Icinga Slack Bot

use slack to manage alarms in Icinga2

icinga-slack-bot

use slack to manage alarms in Icinga2

It can be used to interact with Icinga2 from your Slack client. It uses the Icinga2 API to get Host/Service status details. Simple status filters can be used to narrow down the returned status list.

Requirements

  • python >= 3.6
  • python-slackclient >= 2.5.0
  • certifi >= 2018
  • icinga2apic >= 0.7.2
  • ctparse >= 0.0.38
  • Icinga2 instance with API feature enabled

Installation

Setting up icinga-slack-bot

  • on RedHat/CentOS you need to install python3.6 and virtualenv from EPEL first

    yum install python36-virtualenv
  • setting up the virtual env would be done like this virtualenv-3.6 .pyenv instead of virtualenv .pyenv

  • here we assume we install the bot in /opt

    cd /opt
    git clone https://github.com/bb-Ricardo/icinga-slack-bot.git
    cd icinga-slack-bot
    virtualenv .pyenv
    . .pyenv/bin/activate
    pip install -r requirements.txt

Now you would be able to start the bot with .pyenv/bin/python3 icinga-bot.py

Most likely the start will fail as the config is not fully set up. >It is recommended to create your own config >cp icinga-bot.ini.sample icinga-bot.ini

Change config options according your environment. After you entered the Slack tokens you should be able to start the bot.

Run as a service

  • a systemd unit file is included but needs to be changed if the installation path is different
sudo cp icinga-slack-bot.service /etc/systemd/system
sudo systemctl daemon-reload
sudo systemctl start icinga-slack-bot
sudo systemctl enable icinga-slack-bot

Run with Docker

git clone https://github.com/bb-Ricardo/icinga-slack-bot.git
cd icinga-slack-bot
docker build -t icinga-bot .

Copy the config from the example to icinga-bot.ini and edit the settings.

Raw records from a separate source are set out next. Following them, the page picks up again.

===== config.mk =====
export PLATFORM = sky130hd
export DESIGN_NAME = bsk_mgr_cut_sched
export DESIGN_NICKNAME = d
export VERILOG_FILES = /design/src/rtl/bsk_mgr_cut_sched.sv
export SDC_FILE = /design/constraint.sdc
export NUM_CORES = 1
export LEC_CHECK = 0
export ABC_AREA = 1
export CAP_MARGIN = 20
export CORE_MARGIN = 2
export CORE_UTILIZATION = 50
export DETAILED_ROUTE_END_ITERATION = 16
export HOLD_SLACK_MARGIN = 0.06
export PLACE_DENSITY = 0.7
export SYNTH_ARGS = -nofsm -noshare
export SYNTH_HDL_FRONTEND = slang
export SYNTH_SLANG_ARGS = --single-unit

===== constraint.sdc =====
create_clock -name clk -period 3.9 [get_ports clk]
set_clock_uncertainty 0.05 [all_clocks]
set_input_delay 0.39 -clock clk [delete_from_list [all_inputs] [get_ports clk]]
set_output_delay 0.39 -clock clk [all_outputs]
set_load 0.01 [all_outputs]

===== src/rtl/bsk_mgr_cut_sched.sv =====
// Ring-ordered ownership scheduler for the BSK cut buffer slots (loader -> reader -> free).
// Optional protocol error detection is enabled by defining BSK_MGR_CUT_SCHED_ERR_EN.
module bsk_mgr_cut_sched #(
  parameter  int unsigned BSK_CUT_NB = 16,
  parameter  int unsigned REUSE_W    = 8,
  localparam int unsigned CUT_W      = $clog2(BSK_CUT_NB)
) (
  input  logic               clk,
  input  logic               s_rst,
  input  logic [REUSE_W-1:0] cfg_reuse_nb,
  output logic               ld_slot_vld,
  input  logic               ld_slot_rdy,
  output logic [CUT_W-1:0]   ld_slot_id,
  input  logic               ld_done_vld,
  input  logic [CUT_W-1:0]   ld_done_id,
  output logic               rd_slot_vld,
  input  logic               rd_slot_rdy,
  output logic [CUT_W-1:0]   rd_slot_id,
  input  logic               rd_done,
  input  logic               flush_req,
  output logic               flush_done,
  output logic [CUT_W:0]     occupancy,
  output logic               err
);

  typedef enum logic [1:0] {S_FREE, S_LOADING, S_FULL, S_READING} slot_e;
  typedef enum logic [1:0] {ST_RUN, ST_FLUSH_WAIT, ST_FLUSH} fsm_e;

  fsm_e               r_fsm;
  fsm_e               w_fsm_nxt;
  slot_e              r_slot [BSK_CUT_NB];
  logic [CUT_W-1:0]   r_wr_ptr;
  logic [CUT_W-1:0]   r_rd_ptr;
  logic [REUSE_W-1:0] r_reuse_cnt;
  logic [CUT_W:0]     r_occ;

  logic               w_any_reading;
  logic               w_loading_pending;
  logic               w_ld_hs;
  logic               w_rd_hs;
  logic               w_ld_done_ok;
  logic               w_rd_done_ok;
  logic               w_free;
  logic [REUSE_W-1:0] w_reuse_init;

  assign ld_slot_vld  = (r_fsm == ST_RUN) && (r_slot[r_wr_ptr] == S_FREE);
  assign ld_slot_id   = r_wr_ptr;
  assign rd_slot_vld  = (r_fsm == ST_RUN) && (r_slot[r_rd_ptr] == S_FULL) && !w_any_reading;
  assign rd_slot_id   = r_rd_ptr;
  assign flush_done   = (r_fsm == ST_FLUSH);
  assign occupancy    = r_occ;

  assign w_ld_hs      = ld_slot_vld && ld_slot_rdy;
  assign w_rd_hs      = rd_slot_vld && rd_slot_rdy;
  assign w_ld_done_ok = ld_done_vld && (r_slot[ld_done_id] == S_LOADING);
  // Reads are strictly in ring order, so the READING slot is always the one at r_rd_ptr.
  assign w_rd_done_ok = rd_done && (r_fsm == ST_RUN) && w_any_reading;
  assign w_free       = w_rd_done_ok && (r_reuse_cnt <= REUSE_W'(1));
  assign w_reuse_init = (cfg_reuse_nb == '0) ? REUSE_W'(1) : cfg_reuse_nb;

  always_comb begin
    w_any_reading     = 1'b0;
    w_loading_pending = 1'b0;
    for (int unsigned i = 0; i < BSK_CUT_NB; i++) begin
      if (r_slot[i] == S_READING)
        w_any_reading = 1'b1;
      if ((r_slot[i] == S_LOADING) && !(w_ld_done_ok && (ld_done_id == CUT_W'(i))))
        w_loading_pending = 1'b1;
    end
  end

  always_comb begin
    w_fsm_nxt = r_fsm;
    case (r_fsm)
      ST_RUN:        if (flush_req) w_fsm_nxt = ST_FLUSH_WAIT;
      ST_FLUSH_WAIT: if (!w_loading_pending) w_fsm_nxt = ST_FLUSH;
      ST_FLUSH:      w_fsm_nxt = ST_RUN;
      default:       w_fsm_nxt = ST_RUN;
    endcase
  end

  always_ff @(posedge clk) begin
    if (s_rst) begin
      r_fsm       <= ST_RUN;
      r_wr_ptr    <= '0;
      r_rd_ptr    <= '0;
      r_reuse_cnt <= '0;
      r_occ       <= '0;
      for (int unsigned i = 0; i < BSK_CUT_NB; i++)
        r_slot[i] <= S_FREE;
    end else begin
      r_fsm <= w_fsm_nxt;
      // State is wiped on entry to FLUSH, so it already reads empty while flush_done is high.
      if (w_fsm_nxt == ST_FLUSH) begin
        r_wr_ptr    <= '0;
        r_rd_ptr    <= '0;
        r_reuse_cnt <= '0;
        r_occ       <= '0;
        for (int unsigned i = 0; i < BSK_CUT_NB; i++)
          r_slot[i] <= S_FREE;
      end else begin
        if (w_ld_hs) begin
          r_slot[r_wr_ptr] <= S_LOADING;
          r_wr_ptr         <= r_wr_ptr + 1'b1;
        end
        if (w_ld_done_ok)
          r_slot[ld_done_id] <= S_FULL;
        if (w_rd_hs) begin
          r_slot[r_rd_ptr] <= S_READING;
          r_reuse_cnt      <= w_reuse_init;
        end
        if (w_rd_done_ok) begin
          if (w_free) begin
            r_slot[r_rd_ptr] <= S_FREE;
            r_rd_ptr         <= r_rd_ptr + 1'b1;
          end else begin
            r_reuse_cnt <= r_reuse_cnt - 1'b1;
          end
        end
        r_occ <= r_occ + (CUT_W+1)'(w_ld_hs) - (CUT_W+1)'(w_free);
      end
    end
  end

`ifdef BSK_MGR_CUT_SCHED_ERR_EN
  logic r_err;

  always_ff @(posedge clk) begin
    if (s_rst)
      r_err <= 1'b0;
    else if ((ld_done_vld && !w_ld_done_ok) ||
             (rd_done && (r_fsm == ST_RUN) && !w_any_reading))
      r_err <= 1'b1;
  end

  assign err = r_err;
`else
  assign err = 1'b0;
`endif

endmodule


# [Yosys cells after proc, flatten, opt, wreduce, memory -nomap -nowiden]
# Memories as Yosys holds them, arrays and structs flattened. A register that Yosys moved wholly into a read port is not among the register bits.
# Index checks and enable logic that the tools add are counted.
# W data, S select, Z words.
[totals] reg_bits=23 ram_bits=32 in_bits=19 out_inout_bits=17 elab_cells=239 mem_count=1
[classes] addsub=5 magnitude_cmp=1 n_eq_ne=52 n_mux=91 bitwise=17 n_reduce_logical=67
[memory_table] name="r_slot" depth=16 width=2 rd=19 rd_clocked_by_memory_dff=2 write_ports=16 line_no="31" source="slot_e r_slot [BSK_CUT_NB];"
[op_table] operator="$mux W1" count=57
[op_table] operator="$mux W2" count=22
[op_table] operator="$logic_and A1 B1 Y1" count=41
[op_table] operator="$eq A2 B2 Y1 const B" count=19
[op_table] operator="$eq A2 B1 Y1 const B" count=18
[op_table] operator="$eq A4 B4 Y1 const B" count=8
[op_table] operator="$mux W8" count=4
[op_table] operator="$mux W4" count=7
[op_table] operator="$logic_not A1 Y1" count=17
[op_table] operator="$or A1 B1 Y1" count=17
[op_table] operator="$eq A4 B3 Y1 const B" count=4
[op_table] operator="$add A4 B1 Y4 const B" count=2
[op_table] operator="$eq A4 B2 Y1 const B" count=2
[op_table] operator="$le A8 B1 Y1 const B" count=1
[op_table] operator="$logic_not A8 Y1" count=1
[op_table] operator="$reduce_or A2 Y1" count=4
[op_table] operator="$sub A8 B1 Y8 const B" count=1
[op_table] operator="$add A5 B1 Y5" count=1
[op_table] operator="$sub A5 B1 Y5" count=1
[op_table] operator="$eq A4 B1 Y1 const B" count=1
[op_table] operator="$logic_not A2 Y1" count=2
[op_table] operator="$logic_not A4 Y1" count=1
[op_table] operator="$pmux W2 S2" count=1
[op_table] operator="$reduce_and A2 Y1" count=1

# [Logic depth before layout (Yosys ltp)]
# Gate-level depths: netlist of run 1.
# An unclocked memory read counts as a cell.
[logic_depth] word_depth=31 mapped_depth=24 mapped_depth_nobuf=21

# [Worst setup path before layout of run 1]
# No wires, ideal clock.
[synth_path] path_kind="register to register" from="memory r_slot[6][1] (netlist bit)" to="register r_occ[4], in the netlist occupancy[4]" setup_ps=64 t_arrival_ps=2841 required_ps=3786 setup_slack_ps=946 path_stages_with_launch=18 path_buffers=0 period_less_slack_ps=2954 path_cell_list="edfxtp_1 o21ai_0 a21oi_1 or3_1 nand2_1 nor2_1 nor2_1 nand2_1 ha_1 inv_1 ha_1 fa_1 nand2_1 nand2_1 a21oi_1 xor2_1 inv_1 nor2_1"
[synth_rtl] item="start, declared" line_no="31"
[synth_rtl] item="end signal, assigned" line_no="120" source="r_occ <= r_occ + (CUT_W+1)'(w_ld_hs) - (CUT_W+1)'(w_free);"
[synth_rtl] item="end, declared" line_no="35" source="logic [CUT_W:0] r_occ;"

==> results of run 1 <==
layer usage:
metal	part of all wire (%)	vias up	routed length (µm)	GRT usage [%]
li1	-	2492	-	-
met1	43	2375	6340	37.7
met2	45	231	6770	47.6
met3	7.7	43	1150	4.75
met4	4.1	0	616	15.8
met5	0	-	0	0
power by group through the flow:
| stage | logic (W) | clock network [W] | registers, W |
|---|---|---|---|
| detailed placement | 0.000801 | 0 | 0.000878 |
| floorplan | 0.000563 | 0 | 0.000855 |
| finish | 0.000809 | 0.000489 | 0.000867 |
| CTS | 0.000806 | 0.000494 | 0.000864 |
| global route | 0.000906 | 0.000519 | 0.000877 |
| global placement | 0.000775 | 0 | 0.000875 |
worst paths after layout:
path	start	cells after the start	slack (ns)	end
worst min register to register	r_reuse_cnt[7]	2	0.48	r_reuse_cnt[7]
worst max register to register	r_slot[4][1]	17	0.41	occupancy[4]
worst min-delay path	r_reuse_cnt[7]	2	0.48	r_reuse_cnt[7]
worst max-delay path	r_slot[4][1]	17	0.41	occupancy[4]
cell usage after synthesis, drive strengths merged, types with 3 or more instances:
| library cell | instances |
|---|---|
| dfxtp | 31 |
| clkinv | 7 |
| ha | 15 |
| nor3b | 3 |
| buf | 15 |
| nand4 | 22 |
| clkbuf | 4 |
| a21oi | 32 |
| xor2 | 3 |
| inv | 99 |
| o21ai | 35 |
| a211oi | 4 |
| nand2 | 195 |
| nand3b | 4 |
| nand3 | 83 |
| nor2 | 124 |
| o311ai | 7 |
| nor3 | 10 |
| edfxtp | 32 |
critical path, delay by kind of cell, from the launching register on:
| family | cells | cell delay (ns) |
|---|---|---|
| DFF | 1 | 0.49 |
| AOI/OAI and AO/OA | 3 | 0.74 |
| buffers and inverters | 2 | 0.09 |
| and+or+nand+nor | 8 | 1.01 |
| adders and majority gates | 3 | 0.90 |
| xor gates and xnor gates | 1 | 0.16 |
metrics by stage:
step | utilization (%) | cell area [µm²]
finish | 57.4 | 5530
global route | 57.4 | 5530
CTS | 57.4 | 5530
detailed placement | 55.7 | 5370
global placement | 55.7 | 5370
floorplan | - | 4910
cell families after synthesis:
family / count (synthesis) / synth area share (%)
other cells: 1 / 0.0764
buf+inv: 125 / 11.1
flops: 63 / 32.2
xor+xnor: 5 / 0.893
compound gates: 87 / 10.4
fa+ha+maj: 16 / 4.23
simple gates: 444 / 41.1
cell type report:
| type | count | share of cell area (%) |
|---|---|---|
| Tap cell | 133 | 3.01 |
| Timing Repair Buffer | 46 | 8.00 |
| Clock buffer | 10 | 2.31 |
| Sequential cell | 63 | 28.6 |
| Clock inverter | 6 | 0.678 |
| Inverter | 106 | 7.19 |
| Multi-Input combinational cell | 553 | 50.2 |
==> impl_metrics.py, run 1 <==
metrics = {
    "final_layout": {
        "final_cell_mix": "nand2_1 (190), nor2_1 (114), inv_1 (95), nand3_1 (76), clkdlybuf4s50_1 (34)",
        "drive_gt1_share_pct": 8.04,
        "final_common_cell": "nand2_1",
        "nFillCells": 975,
        "antenna_cells": 0,
        "multiInputGateArea_mm2": 0.00278,
        "seqCellArea_mm2": 0.00158,
        "fin_cells": 917,
        "syn2layout_area_growth_pct": 12.8,
        "nets": 814,
    },
    "power_and_ir_drop": {
        "switchingPower_w": 0.000843,
        "power.leakage_nw": 2.53,
        "total_power_w": 0.00216,
        "p_per_area_mw_per_mm2": 391,
        "power_frac_clock_pct": 22.6,
        "pwr-share-comb_pct": 37.3,
        "irDropWorstVdd_mv": 0.340,
        "pwr-share-seq_pct": 40.0,
        "p_sw_share_pct": 38.9,
        "intPower_w": 0.00132,
    },
    "cts": {
        "clk-insertion-delay-late_ns": 0.36,
        "cts.repair.resized": 0,
        "cts-root-buf": "clkbuf_8",
        "clk_pin_slew_worst_paths_ns": 0.08,
        "holdBufCountCts": 0,
        "cts_sinks": 63,
        "cts_tree": "yes",
        "h-tree-depth": 3,
        "post-cts-setup-buffers": 0,
        "numCtsBuffers": 9,
        "clockBufferDepth": 2,
    },
    "timing": {
        "fin_ws_ns": 0.412,
        "finalSetupViolations": 0,
        "setup_tns_ns": 0,
        "max_freq_mhz": 287,
        "hold_ws_ns": 0.482,
        "hold_viol_final": 0,
        "rsz0062_at_grt": "false",
        "timing.final.crit_share_pct": 89.4,
        "tightest_slew_ns": 0.539,
        "slew_headroom_pct": 64.1,
        "fin_crit_ns": 3.49,
        "slew_viol_final": 0,
    },
    "synthesis": {
        "avgSynthCellArea_um2": 6.62,
        "yosysTopAreaCell": "edfxtp_1",
        "synth_edf_count": 32,
        "netlist-cell-type-count": 45,
        "syn_nets": 776,
        "ys_seq_elements": 63,
        "async_reset_ff_share_pct": 0,
        "yosys_most_used_dff": "edfxtp_1",
        "synth_top_area_share_pct": 19.6,
        "synth_cells": 741,
        "ys_seq_area_share_pct": 32.2,
        "synth_top_cells_by_area": "edfxtp_1 (20%), nand2_1 (15%), dfxtp_1 (13%)",
        "synth_area_mm2": 0.00491,
        "ys_warn_count": 0,
    },
    "die": {
        "ioPinCount": 36,
        "initial_utilization_pct": 50.9,
        "die_h_um": 103,
        "num_rows": 36,
        "die-width_um": 103,
        "coreArea_mm2": 0.00964,
        "dieArea_mm2": 0.0106,
    },
    "placed_design": {
        "dp_slack_ns": 0.209,
        "io_buffer_count": 34,
        "gp_congestion": 1.12,
        "dp_cells": 901,
        "dp_hpwl_mm": 11.8,
    },
    "detailed_routing": {
        "first_pass_iters": 5,
        "wl_per_cell_um": 16.2,
        "wirelength_mm": 14.9,
        "viasPerCell": 5.61,
        "drt-initial-drc-count": 368,
        "ant_nets": 0,
        "vias": 5141,
        "drc": 0,
    },
    "global_routing": {
        "grt_overflow": 0,
        "grt_start_max_net_pins": 25,
        "antenna_found_initial": 0,
        "grt_pass1_vias": 4815,
        "grt_pass1_wl_mm": 23.6,
        "grt_usage_pct": 29.4,
    },
    "setup_path": {
        "cp-end-kind": "flip-flop",
        "cp_cell_sequence": "o21ai_0 -> a21oi_1 -> or3_1 -> nand2_1 -> nor2_1 -> nor2_1 -> nand2_1 -> ha_1 -> inv_1 -> ha_1 -> fa_1 -> nand2_1 -> nand2_1 -> a21oi_1 -> xor2_1 -> inv_1 -> nor2_1",
        "worstPathRequired_ns": 4.15,
        "crit_arrival_ns": 3.74,
        "cp_slowest_cell": "edfxtp_1",
        "crit_type": "reg -> reg",
        "cp_common_cell": "nand2_1",
        "worstPathMaxFanout": 5,
        "critical_path.startpoint_type": "flip-flop",
        "cp_slowest_stage_delay_ns": 0.49,
    },
    "status": {
        "status": "complete, no violations",
    },
    "flow_run": {
        "cap_violations": 0,
    },
    "worst_hold_path": {
        "hp-class": "reg -> reg",
    },
}
Power figures use the tool's default switching activity.
==> inputs of run 2 (changes only) <==
--- a/config.mk
+++ b/config.mk
@@ -11,7 +11,7 @@
 export CORE_UTILIZATION = 50
 export DETAILED_ROUTE_END_ITERATION = 16
 export HOLD_SLACK_MARGIN = 0.06
-export PLACE_DENSITY = 0.7
+export PLACE_DENSITY = 0.72
 export SYNTH_ARGS = -nofsm -noshare
 export SYNTH_HDL_FRONTEND = slang
 export SYNTH_SLANG_ARGS = --single-unit
==> constraint.sdc (replaced) <==
create_clock -name clk -period 3.1 [get_ports clk]
set_clock_uncertainty 0.05 [all_clocks]
set_input_delay 0.31 -clock clk [delete_from_list [all_inputs] [get_ports clk]]
set_output_delay 0.31 -clock clk [all_outputs]
set_load 0.01 [all_outputs]
==> impl_metrics.py, run 2 (same netlist as run 1, synthesis figures left out) <==
metrics = {
    "status": {
        "status": "complete, no violations",
    },
    "global_routing": {
        "grt_start_max_net_pins": 20,
        "met2_usage_pct": 55.4,
        "grt_pass1_wl_mm": 26.2,
        "gr-max-usage-layer": "met2",
        "grtUsageMet3_pct": 5.42,
        "antenna_found_initial": 0,
        "gr-usage-met1_pct": 41.5,
        "grt_overflow": 0,
        "grt_pass1_vias": 5159,
        "grt_usage_pct": 33.2,
    },
    "setup_path": {
        "cp_slowest_stage_delay_ns": 0.52,
        "cp-end-kind": "flip-flop",
        "worstPathRequired_ns": 3.36,
        "worstPathMaxFanout": 3,
        "critical_path.startpoint_type": "flip-flop",
        "cp_slowest_cell": "edfxtp_1",
        "cp_cell_sequence": "a22o_1 -> a211oi_2 -> nand4_1 -> nand2_1 -> nor2_2 -> nand2_2 -> inv_2 -> ha_4 -> inv_2 -> ha_4 -> fa_2 -> nand2_2 -> nand2_2 -> a21oi_2 -> xor2_1 -> inv_1 -> nor2_1",
        "rrSetupSlack_ns": 0.06,
        "crit_type": "reg -> reg",
        "crit_arrival_ns": 3.29,
        "cp_common_cell": "nand2_2",
    },
    "cts": {
        "clk-insertion-delay-late_ns": 0.36,
        "h-tree-depth": 3,
        "clockBufferDepth": 2,
        "holdBufCountCts": 0,
        "cts_tree": "yes",
        "cts-root-buf": "clkbuf_8",
        "clk_pin_slew_worst_paths_ns": 0.08,
        "cts_sinks": 63,
        "numCtsBuffers": 9,
    },
    "timing": {
        "finalSetupViolations": 0,
        "hold_viol_final": 0,
        "slew_viol_final": 0,
        "fin_crit_ns": 3.04,
        "max_freq_mhz": 329,
        "rsz0062_at_grt": "true",
        "slew_headroom_pct": 62.5,
        "timing.final.crit_share_pct": 98.0,
        "tightest_slew_ns": 0.556,
        "fin_ws_ns": 0.0605,
    },
    "final_layout": {
        "multiInputGateArea_mm2": 0.00300,
        "fin_cells": 1014,
        "syn2layout_area_growth_pct": 33.8,
        "drive_gt1_share_pct": 21.9,
        "final_cell_mix": "nand2_1 (178), nor2_1 (108), buf_4 (101), inv_1 (92), nand3_1 (71)",
        "postLayoutCellArea_mm2": 0.00657,
        "antenna_cells": 0,
        "final_common_cell": "nand2_1",
        "nFillCells": 892,
        "seqCellArea_mm2": 0.00158,
        "nets": 911,
    },
    "placed_design": {
        "gp_congestion": 1.05,
        "dp_hpwl_mm": 13.5,
        "placed_area_mm2": 0.00602,
        "io_buffer_count": 34,
        "dp_slack_ns": -0.261,
        "dp_cells": 986,
    },
    "detailed_routing": {
        "viasPerCell": 5.55,
        "ant_nets": 0,
        "drc": 0,
        "vias": 5628,
        "drt-initial-drc-count": 514,
        "wirelength_mm": 17.5,
        "wl_per_cell_um": 17.2,
        "first_pass_iters": 6,
    },
    "die": {
        "ioPinCount": 36,
        "dieArea_mm2": 0.0106,
        "initial_utilization_pct": 50.9,
        "die_h_um": 103,
        "coreArea_mm2": 0.00964,
        "die-width_um": 103,
        "num_rows": 36,
    },
    "power_and_ir_drop": {
        "power.leakage_nw": 3.04,
        "power_frac_clock_pct": 23.0,
        "pwr-share-seq_pct": 34.6,
        "intPower_w": 0.00191,
        "p_per_area_mw_per_mm2": 477,
        "p_sw_share_pct": 38.8,
        "switchingPower_w": 0.00121,
        "pwr-share-comb_pct": 42.4,
        "irDropWorstVdd_mv": 0.465,
    },
    "worst_hold_path": {
        "hp-class": "reg -> reg",
    },
    "flow_run": {
        "cap_violations": 0,
    },
}
[run 2: cell types whose count changed in the layout (fill, tap and decap cells not counted), moves of 5 or more]
cell     delta
nand3_1     -5
nand2_1    -12
nor2_4      +7
nor2_1      -6
nand2_2     +9
buf_4      +90
[run 2: final timing paths]
path	from	end	cells after the start
worst max register to register	r_slot[6][0]	occupancy[4]	17
worst min-delay path	r_reuse_cnt[7]	r_reuse_cnt[7]	2
worst max-delay path	r_slot[6][0]	occupancy[4]	17
worst min register to register	r_reuse_cnt[7]	r_reuse_cnt[7]	2
[run 2: routing by layer]
metal,routed length [µm],vias to the layer above
li1,-,2696
met1,7010,2602
met2,8230,270
met3,1290,60
met4,951,0
met5,0,-
[run 2: worst max-delay path: cells and delay by family, from the launching register on]
family	cells	cell delay, ns
buffers and inverters	3	0.15
AO/OA/AOI/OAI	3	0.60
adder cells (fa/ha/maj)	3	0.79
XOR/XNOR	1	0.15
AND/OR/NAND/NOR	7	0.74
flip-flops	1	0.52
[run 2: cell type report]
class	count	share of cell area, %
tap	133	2.53
clock buffer	9	1.89
clock inverter	7	1.09
multi-input combinational	555	45.6
inverter	106	6.14
timing repair buffer	141	18.6
sequential	63	24.1
[run 2: what timing repair did]
item                       in CTS  in global routing
resized for setup              10                 48
pin swaps                       7                 25
hold endpoints to repair        0                  0
gates cloned                    0                  3
setup endpoints to repair       1                 90
buffers inserted                4                  6
[run 2: power by group through the flow]
| stage | combinational [W] | sequential [W] | clock, W |
|---|---|---|---|
| after floorplan | 0.000709 | 0.00108 | 0 |
| after global placement | 0.00113 | 0.00108 | 0 |
| after detailed placement | 0.00117 | 0.00109 | 0 |
| after CTS | 0.00120 | 0.00107 | 0.000725 |
| after global routing | 0.00145 | 0.00109 | 0.000757 |
| final | 0.00133 | 0.00108 | 0.000718 |
[run 2: metrics by stage]
stage / hold slack, ns / TNS, ns / total power [W] / utilization [%]
2_1_floorplan: 0.407 / 0 / 0.00178 / -
3_3_place_gp: 0.459 / -12.58 / 0.00222 / 62.4
3_5_place_dp: 0.462 / -14.88 / 0.00226 / 62.4
4_1_cts: 0.474 / -0.000330 / 0.00300 / 65.1
5_1_grt: 0.500 / -0.141 / 0.00330 / 68.1
6_report: 0.482 / 0 / 0.00313 / 68.1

Now you should be able to run the image with following command

docker run -d -v /PATH/TO/icinga-bot.ini:/app/icinga-bot.ini --name bot icinga-bot

Icinga API permissions

  • necessary API permissions
    • objects/query/*
    • objects/modify/*
    • status/query
    • actions/*

This would be an Icinga Slack bot API user

# vim /etc/icinga2/conf.d/api-users.conf

object ApiUser "icinga-bot" {
  password = "icinga"

  permissions = [ "objects/query/*", "objects/modify/*", "status/query", "actions/*" ]
}

For further details check the Icinga2 API documentation

Get Slack Bot Token

You need to install a Classic Slack Bot app in order to use RTM.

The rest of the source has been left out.